*** Data supplied ***
===== src/rtl/fetch_queue.sv =====
// Circular buffer of fetched {pc, instr} entries; head is shown from registered state.
module fetch_queue
  import cpu_pkg::*;
#(
  parameter  int DEPTH = 2,
  localparam int AW    = (DEPTH > 1) ? $clog2(DEPTH) : 1,
  localparam int CW    = AW + 1
) (
  input  logic          clk,
  input  logic          reset_n,
  input  logic          flush,
  input  logic          push,
  input  fetch_entry_t  push_data,
  input  logic          pop,
  output fetch_entry_t  head,
  output logic [CW-1:0] count,
  output logic          full,
  output logic          empty
);

  fetch_entry_t  mem [DEPTH];
  logic [AW-1:0] rd_ptr_reg;
  logic [AW-1:0] wr_ptr_reg;
  logic [CW-1:0] count_reg;
  logic          do_push;
  logic          do_pop;

  assign full    = (count_reg == CW'(DEPTH));
  assign empty   = (count_reg == '0);
  assign do_push = push && !full;
  assign do_pop  = pop && !empty;
  assign count   = count_reg;
  assign head    = mem[rd_ptr_reg];

  // Flush shares the reset path so a redirect leaves no partial queue state.
  always_ff @(posedge clk) begin
    if (!reset_n || flush) begin
      rd_ptr_reg <= '0;
      wr_ptr_reg <= '0;
      count_reg  <= '0;
    end else begin
      if (do_push) wr_ptr_reg <= wr_ptr_reg + AW'(1);
      if (do_pop)  rd_ptr_reg <= rd_ptr_reg + AW'(1);
      case ({do_push, do_pop})
        2'b10:   count_reg <= count_reg + CW'(1);
        2'b01:   count_reg <= count_reg - CW'(1);
        default: count_reg <= count_reg;
      endcase
    end
  end

  always_ff @(posedge clk) begin
    if (reset_n && !flush && do_push) begin
      mem[wr_ptr_reg] <= push_data;
    end
  end

endmodule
*** End of Data supplied ***
Problem requirements: Lines from the records above that hold "full" are the ones to list.

Task output:
  output logic          full,
  assign full    = (count_reg == CW'(DEPTH));
  assign do_push = push && !full;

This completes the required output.